Sometimes, there's a discrepancy between lift in a test and what you see in analytics after rolling out the change. On occasion, lift from live changes can even wear off over time.

Understanding where gaps between experiment results and live metrics come from - and designing experiments to mitigate those gaps - is key to a successful testing strategy. Read on for our take on why live metrics sometimes diverge from experiment data and what to do about it.

Pay attention to difference intervals

A/B testing is based on the sample that is your audience. As such, there's always the possibility of a discrepancy as a test sample can never represent the full population: all visitors across time.
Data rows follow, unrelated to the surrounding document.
## src/design/dfhc_pkg.sv

```systemverilog
`timescale 1ns / 1ps
// ----------------------------------------------------------------------------
// dfhc_pkg
// Shared constants, types and helpers of the delimited field hash counter.
// ----------------------------------------------------------------------------
package dfhc_pkg;

  localparam int unsigned TABLE_ENTRIES = 1024;
  localparam int unsigned TAB_BITS      = $clog2(TABLE_ENTRIES);
  localparam int unsigned MAX_KEY_BYTES = 64;
  localparam int unsigned KEY_WORDS     = (MAX_KEY_BYTES + 7) / 8;
  localparam int unsigned KW_BITS       = $clog2(KEY_WORDS);
  localparam int unsigned LEN_BITS      = $clog2(MAX_KEY_BYTES + 1);
  localparam int unsigned COUNT_BITS    = 32;
  localparam int unsigned OCC_BITS      = TAB_BITS + 1;
  localparam int unsigned KEY_ADDR_BITS = TAB_BITS + KW_BITS;

  localparam logic [63:0] FNV_BASIS    = 64'hCBF2_9CE4_8422_2325;
  localparam logic [7:0]  PIPE_CHAR    = 8'h7C;
  localparam logic [7:0]  NEWLINE_CHAR = 8'h0A;

  typedef enum logic {OP_BYTE = 1'b0, OP_READ = 1'b1} op_e;
  typedef enum logic {KIND_STATUS = 1'b0, KIND_READ = 1'b1} kind_e;
  typedef enum logic [1:0] {
    ST_COUNTED  = 2'd0,
    ST_INSERTED = 2'd1,
    ST_TOO_LONG = 2'd2,
    ST_FULL     = 2'd3
  } stat_e;
  typedef enum logic [1:0] {
    PH_SEEK1 = 2'd0,
    PH_SEEK2 = 2'd1,
    PH_KEY   = 2'd2,
    PH_EOL   = 2'd3
  } phase_e;
  typedef enum logic [2:0] {
    S_CLEAR, S_IDLE, S_READ, S_META, S_CMP, S_INS
  } ctl_state_e;

  typedef struct packed {
    logic       operation;
    logic [7:0] data_byte;
    logic       chunk_start;
    logic [9:0] slot_index;
    logic [2:0] word_index;
  } dfhc_in_t;

  typedef struct packed {
    logic        result_kind;
    logic [1:0]  status;
    logic [9:0]  slot;
    logic        slot_valid;
    logic [31:0] hit_count;
    logic [6:0]  key_length;
    logic [63:0] key_word;
  } dfhc_out_t;

  typedef struct packed {
    logic                  used;
    logic [LEN_BITS-1:0]   len;
    logic [COUNT_BITS-1:0] count;
  } meta_t;

  typedef struct packed {
    logic accept;
    logic clr_step;
    logic rd_issue;
    logic rd_done;
    logic look_start;
    logic ovf_done;
    logic probe_next;
    logic cmp_start;
    logic cmp_step;
    logic hit_done;
    logic ins_start;
    logic full_done;
    logic ins_step;
  } ctl_cmd_t;

  typedef struct packed {
    logic is_read;
    logic key_close;
    logic key_ovf;
    logic clr_last;
    logic meta_used;
    logic len_match;
    logic table_full;
    logic word_last;
    logic word_eq;
    logic mismatch;
    logic out_busy;
  } dp_stat_t;

  // FNV-1a step; the prime is 2^40 + 0x1B3, so the product is a sum of shifts
  function automatic logic [63:0] fnv_step(logic [63:0] h, logic [7:0] b);
    logic [63:0] x;
    x = h ^ {56'd0, b};
    return x + (x << 1) + (x << 4) + (x << 5) + (x << 7) + (x << 8) + (x << 40);
  endfunction

endpackage

```

## src/design/dfhc_ctrl.sv

```systemverilog
`timescale 1ns / 1ps
// ----------------------------------------------------------------------------
// dfhc_ctrl
// Controller: table clear, slot reads, probe walk, key compare and insert.
// ----------------------------------------------------------------------------
module dfhc_ctrl import dfhc_pkg::*; (
  input  logic     clk_i,
  input  logic     rst_ni,
  input  logic     in_valid_i,
  input  logic     out_ready_i,
  input  dp_stat_t stat_i,
  output logic     in_ready_o,
  output ctl_cmd_t cmd_o
);
  ctl_state_e state_q, state_d;

  always_ff @(posedge clk_i or negedge rst_ni) begin
    if (!rst_ni) begin
      state_q <= S_CLEAR;
    end else begin
      state_q <= state_d;
    end
  end

  always_comb begin
    state_d    = state_q;
    cmd_o      = '0;
    in_ready_o = 1'b0;
    unique case (state_q)
      S_CLEAR: begin
        cmd_o.clr_step = 1'b1;
        if (stat_i.clr_last) state_d = S_IDLE;
      end
      S_IDLE: begin
        in_ready_o = !stat_i.out_busy || out_ready_i;
        if (in_valid_i && in_ready_o) begin
          cmd_o.accept = 1'b1;
          if (stat_i.is_read) begin
            cmd_o.rd_issue = 1'b1;
            state_d = S_READ;
          end else if (stat_i.key_close) begin
            if (stat_i.key_ovf) begin
              cmd_o.ovf_done = 1'b1;
            end else begin
              cmd_o.look_start = 1'b1;
              state_d = S_META;
            end
          end
        end
      end
      S_READ: begin
        cmd_o.rd_done = 1'b1;
        state_d = S_IDLE;
      end
      S_META: begin
        if (!stat_i.meta_used) begin
          if (stat_i.table_full) begin
            cmd_o.full_done = 1'b1;
            state_d = S_IDLE;
          end else begin
            cmd_o.ins_start = 1'b1;
            state_d = S_INS;
          end
        end else if (stat_i.len_match) begin
          cmd_o.cmp_start = 1'b1;
          state_d = S_CMP;
        end else begin
          cmd_o.probe_next = 1'b1;
        end
      end
      S_CMP: begin
        if (!stat_i.word_last) begin
          cmd_o.cmp_step = 1'b1;
        end else if (!stat_i.mismatch && stat_i.word_eq) begin
          cmd_o.hit_done = 1'b1;
          state_d = S_IDLE;
        end else begin
          cmd_o.probe_next = 1'b1;
          state_d = S_META;
        end
      end
      S_INS: begin
        cmd_o.ins_step = 1'b1;
        if (stat_i.word_last) state_d = S_IDLE;
      end
      default: state_d = S_IDLE;
    endcase
  end

  a_clear_blocks: assert property (@(posedge clk_i) disable iff (!rst_ni)
    state_q == S_CLEAR |-> !in_ready_o)
    else $error("request taken during table clear");
  a_read_one: assert property (@(posedge clk_i) disable iff (!rst_ni)
    cmd_o.rd_issue |=> cmd_o.rd_done)
    else $error("slot read result not produced");
endmodule

```

## config.mk

```make
export PLATFORM = sky130hd
export DESIGN_NAME = dfhc_ctrl
export DESIGN_NICKNAME = d
export VERILOG_FILES = /design/src/design/dfhc_pkg.sv /design/src/design/dfhc_ctrl.sv
export SDC_FILE = /design/constraint.sdc
export NUM_CORES = 1
export LEC_CHECK = 0
export BUFFER_PORTS_ARGS = -buffer_cell sky130_fd_sc_hd__buf_2
export CAP_MARGIN = 20
export CORE_AREA = 2 2 39 41
export DETAILED_ROUTE_END_ITERATION = 8
export DIE_AREA = 0 0 41 43
export PLACE_DENSITY = 0.53
export SETUP_SLACK_MARGIN = 0.3
export SLEW_MARGIN = 0
export SYNTH_ARGS = -nofsm -noshare
export SYNTH_HDL_FRONTEND = slang
export SYNTH_SLANG_ARGS = --single-unit
export TNS_END_PERCENT = 5
```

## constraint.sdc

```tcl
create_clock -name clk_i -period 2.1 [get_ports clk_i]
set_input_delay 0.21 -clock clk_i [delete_from_list [all_inputs] [get_ports clk_i]]
set_output_delay 0.21 -clock clk_i [all_outputs]
set_load 0.1 [all_outputs]
```

==> summary.md, run 1 <==
| Metric | Value |
|---|---|
| Worst-Margin Slew | 0.484 ns |
| Fmax | 0.557 GHz |
| Cells after Synth | 38 |
| Crit Path Max Fanout | 5 |
| Pre-antenna DRT Iters | 3 |
| Syn Std Cell Area | 314 um2 |
| Outcome | finished, final reports clean |
| Critical path capture point type | output port |
| GRT overflow | 0 |
| DP HPWL | between 700 and 800 um |
| Post-Syn Nets | 53 |
| Leak pwr | 0.347 nW |
| Final setup viols | 0 |
| Initial Util | 0.227 |
| Max reg flops | 3 |
| CTS Buf Count | 3 |
| Via Count | approximately 430 |
| Place WS | 0.355 ns |
| Max IR drop VDD | approximately 640 uV |
| Period utilization | 0.855 |
| Post-layout net count | between 90 and 100 |
| Slowest CP cell | dfrtp_2 |
| Routed length per placed instance | 9.99 um |
| # H-tree levels | 1 |
| Worst-path clk slew | approximately 0.03 ns |
| GR Util met3 | 0.0628 |
| Area grow syn2layout | 127% |
| Clock Sink Count | 3 |
| Buf+Inv Stages, Crit Path | 1 |
| WP data required | roughly 1.9 ns |
| RSZ-0062 raised after global routing | true |
| Final Non-Filler Cells | 93 |
| WHS | 0.242 ns |
| DRC errors left | 0 |
| Startpoint types | flip-flop |
| Rel. slew slack | 0.679 |
| Final min period | 1.80 ns |
| Biggest register | state_q |
| Die ar. | 1760 um2 |
| Clk Latency, worst-skew pair | 0.24 ns |
| Maxcap violations | 0 |
| Die width | 41 um |
| Met2 usage | 0.166 |
| DRT Wirelength | 929 um |
| Hold crit path type | in -> reg |
| Endpoints failing hold | 0 |
| Finished Core Util | 0.516 |
| DR iter-0 viols | 5 |
| Final Max Tran Viols | 0 |
| Initial antenna violation count | 0 |
| Top_reg_cell synth | dfrtp_1 |
| Total core area | roughly 1400 um2 |
| Routed vias/inst | 4.60 |
| DRT antenna net count | 0 |
| First-pass GRT wire length | 1410 um |
| Largest stage delay, worst path | between 0.4 and 0.5 ns |
| Clock tree buffer depth | 2 |
| Synthesis Warnings | 0 |
| Crit path DAT | 1.59 ns |
| Met1 GRT Util | 0.157 |
| #FFs+latches synth | 3 |
| GPL Wtd Cong | 0.648 |
| Crit Path Category | reg -> out |
| PD cells | 1150 nW/um2 |
| CTS tree | done |
| I/O pin cnt | 29 |
| Post-synthesis sequential area ratio | 0.239 |
| Pin count of the biggest net entering global routing | 9 |
| Tot Pwr | 0.824 mW |
| Placed cells | 82 |
| I/O Buffers | 28 |
| CP top delay family | simple AND/OR/NAND/NOR gates |
| Gr usage total | 0.117 |
| Top Registers | state_q x3 |
| Distinct cells, synth | 21 |
| Proportion of layout cells with a drive suffix above 1 | 0.688 |
| Clk_skew | 0.00947 ns |
| Die H | 43 um |
| Most used routing layer | met2 |
| Row count | 14 |
| Antenna cells | 0 |
| CP Cell Sequence | and2b_1 > and4b_4 > and4b_2 > buf_12 |
| Ys async rst share | 1.00 |
| Vias in the first global route | 348 |
| Number of flops mapped to enable cells by yosys | 0 |
| PnR worst setup slack | 0.305 ns |
| Root Buffer Master | clkbuf_4 |
| Synthesized area per cell | around 8.3 um2 |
If you run the exact same test a few times, you'd see slightly different results even if there are no false positives.

Implementing the change on your site is, in its essence, like running another experiment. You can expect to see a difference between test result and the metrics after pushing the change live on your site. But in experience optimization, it's important to be able to predict the value you see in a given test; this type of uncertainty won't do.

The best solution is to report results using difference intervals rather than just observed improvement. The difference interval adds additional visibility into the lift you can expect, since it shows the range where your true improvement lies (with a statistical likelihood of 90%, or whatever you set your statistical significance threshold to).
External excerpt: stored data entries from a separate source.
`config.mk`:
```
export PLATFORM = sky130hd
export DESIGN_NAME = tcp_two_endpoint_handshake_unit
export DESIGN_NICKNAME = d
export VERILOG_FILES = /design/src/hw/rtl/tcp2_pkg.sv /design/src/hw/rtl/tcp_two_endpoint_handshake_unit.sv /design/src/hw/rtl/tcp2_front.sv /design/src/hw/rtl/tcp2_queue.sv /design/src/hw/rtl/tcp2_back.sv
export SDC_FILE = /design/constraint.sdc
export NUM_CORES = 2
export LEC_CHECK = 0
export ABC_AREA = 0
export BUFFER_PORTS_ARGS = -buffer_cell sky130_fd_sc_hd__buf_2
export CORE_MARGIN = 1.5
export CORE_UTILIZATION = 39
export DETAILED_ROUTE_END_ITERATION = 7
export HOLD_SLACK_MARGIN = 0.06
export PLACE_DENSITY = 0.54
export SLEW_MARGIN = 20
export SYNTH_ARGS = -nofsm -noshare
export SYNTH_HDL_FRONTEND = slang
export SYNTH_SLANG_ARGS = --single-unit
```
`constraint.sdc`:
```
create_clock -name clk -period 13.2 [get_ports clk]
set_input_delay 1.32 -clock clk [delete_from_list [all_inputs] [get_ports clk]]
set_output_delay 1.32 -clock clk [all_outputs]
set_load 0.02 [all_outputs]
```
Curious how the difference interval is calculated? Check out the example below.

As opposed to the 10.2% improvement shown, which is calculated relative to the baseline conversion rate, the numbers in the difference interval are absolute. This means that expected improvement will sit between (9.51% + 0.4% =) 9.91% and (9.51% + 1.59% =) 11.1%.
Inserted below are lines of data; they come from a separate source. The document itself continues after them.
==> src/rtl/lcdbs_pkg.sv <==
`timescale 1ns / 1ps

package lcdbs_pkg;

    localparam int PC_W  = 3;
    localparam int IDX_W = 3;
    localparam int CFG_W = 2;

    typedef enum logic [1:0] {
        ACT_INIT   = 2'd0,
        ACT_CMD    = 2'd1,
        ACT_CHAR   = 2'd2,
        ACT_CURSOR = 2'd3
    } action_t;

    localparam logic [CFG_W-1:0] CFG_BUS_MODE  = 2'd0;
    localparam logic [CFG_W-1:0] CFG_PULSE_MS  = 2'd1;
    localparam logic [CFG_W-1:0] CFG_SETTLE_MS = 2'd2;
    localparam logic [CFG_W-1:0] CFG_POWER_MS  = 2'd3;

    localparam logic [7:0] RST_PULSE_MS  = 8'd1;
    localparam logic [7:0] RST_SETTLE_MS = 8'd5;
    localparam logic [7:0] RST_POWER_MS  = 8'd100;

    localparam logic [7:0] CMD_FUNC_8     = 8'h38;
    localparam logic [7:0] CMD_WAKE_A     = 8'h33;
    localparam logic [7:0] CMD_WAKE_B     = 8'h32;
    localparam logic [7:0] CMD_FUNC_4     = 8'h28;
    localparam logic [7:0] CMD_DISP_ON    = 8'h0C;
    localparam logic [7:0] CMD_CLEAR      = 8'h01;
    localparam logic [7:0] CMD_ENTRY      = 8'h06;
    localparam logic [7:0] CMD_HOME       = 8'h02;
    localparam logic [7:0] DDRAM_ROW0     = 8'h80;
    localparam logic [7:0] DDRAM_ROW1     = 8'hC0;

    localparam logic [IDX_W-1:0] INIT_LAST_8 = 3'd4;
    localparam logic [IDX_W-1:0] INIT_LAST_4 = 3'd6;

    localparam logic [PC_W-1:0] PC_IDLE  = 3'd0;
    localparam logic [PC_W-1:0] PC_POWER = 3'd1;
    localparam logic [PC_W-1:0] PC_B8_E1 = 3'd2;
    localparam logic [PC_W-1:0] PC_B8_E0 = 3'd3;
    localparam logic [PC_W-1:0] PC_HI_E1 = 3'd4;
    localparam logic [PC_W-1:0] PC_HI_E0 = 3'd5;
    localparam logic [PC_W-1:0] PC_LO_E1 = 3'd6;
    localparam logic [PC_W-1:0] PC_LO_E0 = 3'd7;

    typedef enum logic [1:0] {
        NIB_NONE = 2'd0,
        NIB_FULL = 2'd1,
        NIB_HI   = 2'd2,
        NIB_LO   = 2'd3
    } nib_t;

    typedef enum logic [1:0] {
        HOLD_ZERO   = 2'd0,
        HOLD_PULSE  = 2'd1,
        HOLD_SETTLE = 2'd2,
        HOLD_POWER  = 2'd3
    } hold_t;

    typedef enum logic [1:0] {
        JMP_SEQ  = 2'd0,
        JMP_BYTE = 2'd1,
        JMP_END  = 2'd2
    } jmp_t;

    typedef struct packed {
        logic  en;
        nib_t  nib;
        hold_t hold;
        jmp_t  jmp;
    } ucode_t;

    typedef struct packed {
        logic             fire;
        logic             en;
        nib_t             nib;
        hold_t            hold;
        logic             last;
        logic             src_init;
        logic [IDX_W-1:0] idx;
    } ctl_t;

    function automatic ucode_t ucode_rom(input logic [PC_W-1:0] pc);
        ucode_t w;
        unique case (pc)
            PC_IDLE:  w = '{en: 1'b0, nib: NIB_NONE, hold: HOLD_ZERO,   jmp: JMP_END};
            PC_POWER: w = '{en: 1'b0, nib: NIB_NONE, hold: HOLD_POWER,  jmp: JMP_BYTE};
            PC_B8_E1: w = '{en: 1'b1, nib: NIB_FULL, hold: HOLD_PULSE,  jmp: JMP_SEQ};
            PC_B8_E0: w = '{en: 1'b0, nib: NIB_FULL, hold: HOLD_SETTLE, jmp: JMP_END};
            PC_HI_E1: w = '{en: 1'b1, nib: NIB_HI,   hold: HOLD_PULSE,  jmp: JMP_SEQ};
            PC_HI_E0: w = '{en: 1'b0, nib: NIB_HI,   hold: HOLD_ZERO,   jmp: JMP_SEQ};
            PC_LO_E1: w = '{en: 1'b1, nib: NIB_LO,   hold: HOLD_PULSE,  jmp: JMP_SEQ};
            PC_LO_E0: w = '{en: 1'b0, nib: NIB_LO,   hold: HOLD_SETTLE, jmp: JMP_END};
        endcase
        return w;
    endfunction

    function automatic logic [7:0] init_byte(input logic mode4, input logic [IDX_W-1:0] idx);
        logic [7:0] b;
        b = CMD_HOME;
        if (mode4) begin
            case (idx)
                3'd0:    b = CMD_WAKE_A;
                3'd1:    b = CMD_WAKE_B;
                3'd2:    b = CMD_FUNC_4;
                3'd3:    b = CMD_DISP_ON;
                3'd4:    b = CMD_CLEAR;
                3'd5:    b = CMD_ENTRY;
                default: b = CMD_HOME;
            endcase
        end else begin
            case (idx)
                3'd0:    b = CMD_FUNC_8;
                3'd1:    b = CMD_DISP_ON;
                3'd2:    b = CMD_CLEAR;
                3'd3:    b = CMD_ENTRY;
                default: b = CMD_HOME;
            endcase
        end
        return b;
    endfunction

endpackage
Report this range to your stakeholders or report just the lower bound. That way you'll be able to estimate the increase in value from this test in a more reliable way.

Account for seasonality

Seasonality is a big factor in the volatility of results. Most businesses have highly visible weekly and daily cycles in their business.

For example, check out the daily session count for our own Knowledge Base. The clear dips in the chart are Saturdays and Sundays, when people (rightfully) would rather do things other than work.

Short cycles are very common and easy to spot. The best way to mitigate against uncertainty from cycles is to run tests for whole weeks, or whatever time frame makes sense to your business.

Other types of seasonality may be more difficult to recognize. Holidays, political events, financial events, and seasons may interfere with how your test results perform. It's often better to run tests to account for seasonality.

For example, assume that you run a website for a flower shop and you'd like to test a new product page layout. At Optimizely, we'd argue that Valentine's Day would not be the best time to test type of change, since the visitor behavior is unusual around that time. Unless you're testing a concept that is directly tied to Valentine's Day, like a special promotion or a festive homepage background, it's probably best to run your experiment before or after. Otherwise, results you will see in the experiment aren't likely to materialize in the same way when the change is implemented.

Changes in your audience

In A/B testing, you test a hypothesis on a sample of visitors and extrapolate the results to the rest of your user base. But if you make changes to your customer acquisition channels, you may see a difference in visitor behavior.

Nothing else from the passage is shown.